- _What you should do_
Restate word for word the lines that begin the listing and end with the line holding "the given code".

******************************

File: src/rtl/core/spq_pkg.sv
`default_nettype none

package spq_pkg;

    // Number of slots in the sorted list.
    localparam int unsigned CAPACITY = 16;
    localparam int unsigned CNT_W    = $clog2(CAPACITY + 1);
    localparam int unsigned OCC_W    = 5;
    localparam int unsigned DATA_W   = 32;

    typedef enum logic {
        KIND_INSERT = 1'b0,
        KIND_REMOVE = 1'b1
    } t_kind;

    typedef enum logic [1:0] {
        ST_INSERTED     = 2'd0,
        ST_REMOVED      = 2'd1,
        ST_EMPTY_REMOVE = 2'd2,
        ST_FULL_DROP    = 2'd3
    } t_status;

    typedef enum logic [1:0] {
        OP_HOLD,    // nothing to do this cycle
        OP_INSERT,  // insert into the list and load a result
        OP_REMOVE,  // pop the head and load a result
        OP_REPORT   // list unchanged, load a result with the given code
    } t_op;

    typedef enum logic {
        CS_NO_RESULT,
        CS_RESULT
    } t_ctrl_state;

    typedef struct packed {
        logic                     kind;
        logic signed [DATA_W-1:0] value;
        logic signed [DATA_W-1:0] priority_req;
    } t_in_item;

    typedef struct packed {
        logic [1:0]               status;
        logic signed [DATA_W-1:0] out_value;
        logic signed [DATA_W-1:0] out_priority;
        logic [OCC_W-1:0]         occupancy;
        logic                     is_empty;
    } t_out_item;

    typedef struct packed {
        t_op     op;
        t_status code;
    } t_dp_cmd;

    typedef struct packed {
        logic full;
        logic empty;
    } t_dp_stat;

endpackage

`default_nettype wire

File: src/rtl/core/spq_ctrl.sv
`default_nettype none

module spq_ctrl
    import spq_pkg::*;
(
    input  wire logic     i_clk,
    input  wire logic     i_rst_n,
    input  wire logic     i_in_valid,
    output logic          o_in_ready,
    input  wire logic     i_kind,
    output logic          o_out_valid,
    input  wire logic     i_out_ready,
    input  wire t_dp_stat i_stat,
    output t_dp_cmd       o_cmd
);

    t_ctrl_state r_state;
    t_ctrl_state n_state;
    logic        accept;

    always_ff @(posedge i_clk) begin
        if (!i_rst_n) begin
            r_state <= CS_NO_RESULT;
        end else begin
            r_state <= n_state;
        end
    end

    always_comb begin
        o_in_ready  = (r_state == CS_NO_RESULT) || i_out_ready;
        o_out_valid = (r_state == CS_RESULT);
        accept      = i_in_valid && o_in_ready;
        o_cmd.op    = OP_HOLD;
        o_cmd.code  = ST_INSERTED;
        n_state     = r_state;

        if (accept) begin
            if (i_kind == KIND_INSERT) begin
                if (i_stat.full) begin
                    o_cmd.op   = OP_REPORT;
                    o_cmd.code = ST_FULL_DROP;
                end else begin
                    o_cmd.op   = OP_INSERT;
                    o_cmd.code = ST_INSERTED;
                end
            end else begin
                if (i_stat.empty) begin
                    o_cmd.op   = OP_REPORT;
                    o_cmd.code = ST_EMPTY_REMOVE;
                end else begin
                    o_cmd.op   = OP_REMOVE;
                    o_cmd.code = ST_REMOVED;
                end
            end
        end

        unique case (r_state)
            CS_NO_RESULT: begin
                if (accept) begin
                    n_state = CS_RESULT;
                end
            end
            CS_RESULT: begin
                if (accept) begin
                    n_state = CS_RESULT;
                end else if (i_out_ready) begin
                    n_state = CS_NO_RESULT;
                end
            end
            default: begin
                n_state = CS_NO_RESULT;
            end
        endcase
    end

endmodule

`default_nettype wire

File: src/rtl/core/spq_datapath.sv
`default_nettype none

module spq_datapath
    import spq_pkg::*;
(
    input  wire logic     i_clk,
    input  wire logic     i_rst_n,
    input  wire t_in_item i_item,
    input  wire t_dp_cmd  i_cmd,
    output t_dp_stat      o_stat,
    output t_out_item     o_result
);

    logic signed [DATA_W-1:0] r_val [CAPACITY];
    logic signed [DATA_W-1:0] r_pri [CAPACITY];
    logic [CNT_W-1:0]         r_count;
    logic [CNT_W-1:0]         n_count;
    t_out_item                r_result;
    t_out_item                n_result;
    logic [CAPACITY-1:0]      ge;

    // A slot stays put when it holds a valid entry of greater or equal priority.
    // The list is sorted, so these bits form a prefix.
    for (genvar g = 0; g < CAPACITY; g++) begin : g_cmp
        assign ge[g] = (CNT_W'(g) < r_count) && (r_pri[g] >= i_item.priority_req);
    end

    for (genvar g = 0; g < CAPACITY; g++) begin : g_slot
        always_ff @(posedge i_clk) begin
            if (i_cmd.op == OP_INSERT) begin
                if (!ge[g]) begin
                    if (g == 0) begin
                        r_val[g] <= i_item.value;
                        r_pri[g] <= i_item.priority_req;
                    end else if (ge[(g == 0) ? 0 : g - 1]) begin
                        r_val[g] <= i_item.value;
                        r_pri[g] <= i_item.priority_req;
                    end else begin
                        r_val[g] <= r_val[(g == 0) ? 0 : g - 1];
                        r_pri[g] <= r_pri[(g == 0) ? 0 : g - 1];
                    end
                end
            end else if (i_cmd.op == OP_REMOVE) begin
                if (g < CAPACITY - 1) begin
                    r_val[g] <= r_val[(g < CAPACITY - 1) ? g + 1 : g];
                    r_pri[g] <= r_pri[(g < CAPACITY - 1) ? g + 1 : g];
                end
            end
        end
    end

    always_comb begin
        n_count = r_count;
        case (i_cmd.op)
            OP_INSERT: n_count = r_count + CNT_W'(1);
            OP_REMOVE: n_count = r_count - CNT_W'(1);
            default:   n_count = r_count;
        endcase

        n_result.status       = i_cmd.code;
        n_result.out_value    = (i_cmd.op == OP_REMOVE) ? r_val[0] : '0;
        n_result.out_priority = (i_cmd.op == OP_REMOVE) ? r_pri[0] : '0;
        n_result.occupancy    = OCC_W'(n_count);
        n_result.is_empty     = (n_count == '0);

        o_stat.full  = (r_count == CNT_W'(CAPACITY));
        o_stat.empty = (r_count == '0);
    end

    always_ff @(posedge i_clk) begin
        if (!i_rst_n) begin
            r_count <= '0;
        end else begin
            r_count <= n_count;
        end
    end

    always_ff @(posedge i_clk) begin
        if (i_cmd.op != OP_HOLD) begin
            r_result <= n_result;
        end
    end

    assign o_result = r_result;

endmodule

`default_nettype wire

File: src/rtl/core/sorted_priority_queue_unit.sv
`default_nettype none

// Channel   Direction  Handshake                  Payload
// input     in         i_in_valid / o_in_ready    i_in_item  (t_in_item)
// result    out        o_out_valid / i_out_ready  o_out_item (t_out_item)
//
// Each item is done in the cycle it is accepted: all slots compare against
// the new priority at once and shift by one place, so one item per cycle
// while no result is stalled; the result is in the output register in the
// cycle after acceptance. A new item is taken in the same cycle that the
// waiting result is taken. Reset (synchronous, active low) empties the
// list; slot contents are not cleared since only occupied slots are read.

module sorted_priority_queue_unit
    import spq_pkg::*;
(
    input  wire logic     i_clk,
    input  wire logic     i_rst_n,
    input  wire logic     i_in_valid,
    output logic          o_in_ready,
    input  wire t_in_item i_in_item,
    output logic          o_out_valid,
    input  wire logic     i_out_ready,
    output t_out_item     o_out_item
);

    t_dp_cmd  cmd;
    t_dp_stat stat;

    // The controller decides per accepted item whether the list changes and
    // which status code the result carries; it also owns the result valid.
    spq_ctrl u_ctrl (
        .i_clk       (i_clk),
        .i_rst_n     (i_rst_n),
        .i_in_valid  (i_in_valid),
        .o_in_ready  (o_in_ready),
        .i_kind      (i_in_item.kind),
        .o_out_valid (o_out_valid),
        .i_out_ready (i_out_ready),
        .i_stat      (stat),
        .o_cmd       (cmd)
    );

    // The datapath holds the sorted slots, the entry count and the result
    // register, and carries out the operation the controller commands.
    spq_datapath u_dp (
        .i_clk    (i_clk),
        .i_rst_n  (i_rst_n),
        .i_item   (i_in_item),
        .i_cmd    (cmd),
        .o_stat   (stat),
        .o_result (o_out_item)
    );

endmodule

`default_nettype wire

******************************

- _Solution to the exercise_
File: src/rtl/core/spq_pkg.sv
`default_nettype none

package spq_pkg;

    // Number of slots in the sorted list.
    localparam int unsigned CAPACITY = 16;
    localparam int unsigned CNT_W    = $clog2(CAPACITY + 1);
    localparam int unsigned OCC_W    = 5;
    localparam int unsigned DATA_W   = 32;

    typedef enum logic {
        KIND_INSERT = 1'b0,
        KIND_REMOVE = 1'b1
    } t_kind;

    typedef enum logic [1:0] {
        ST_INSERTED     = 2'd0,
        ST_REMOVED      = 2'd1,
        ST_EMPTY_REMOVE = 2'd2,
        ST_FULL_DROP    = 2'd3
    } t_status;

    typedef enum logic [1:0] {
        OP_HOLD,    // nothing to do this cycle
        OP_INSERT,  // insert into the list and load a result
        OP_REMOVE,  // pop the head and load a result
        OP_REPORT   // list unchanged, load a result with the given code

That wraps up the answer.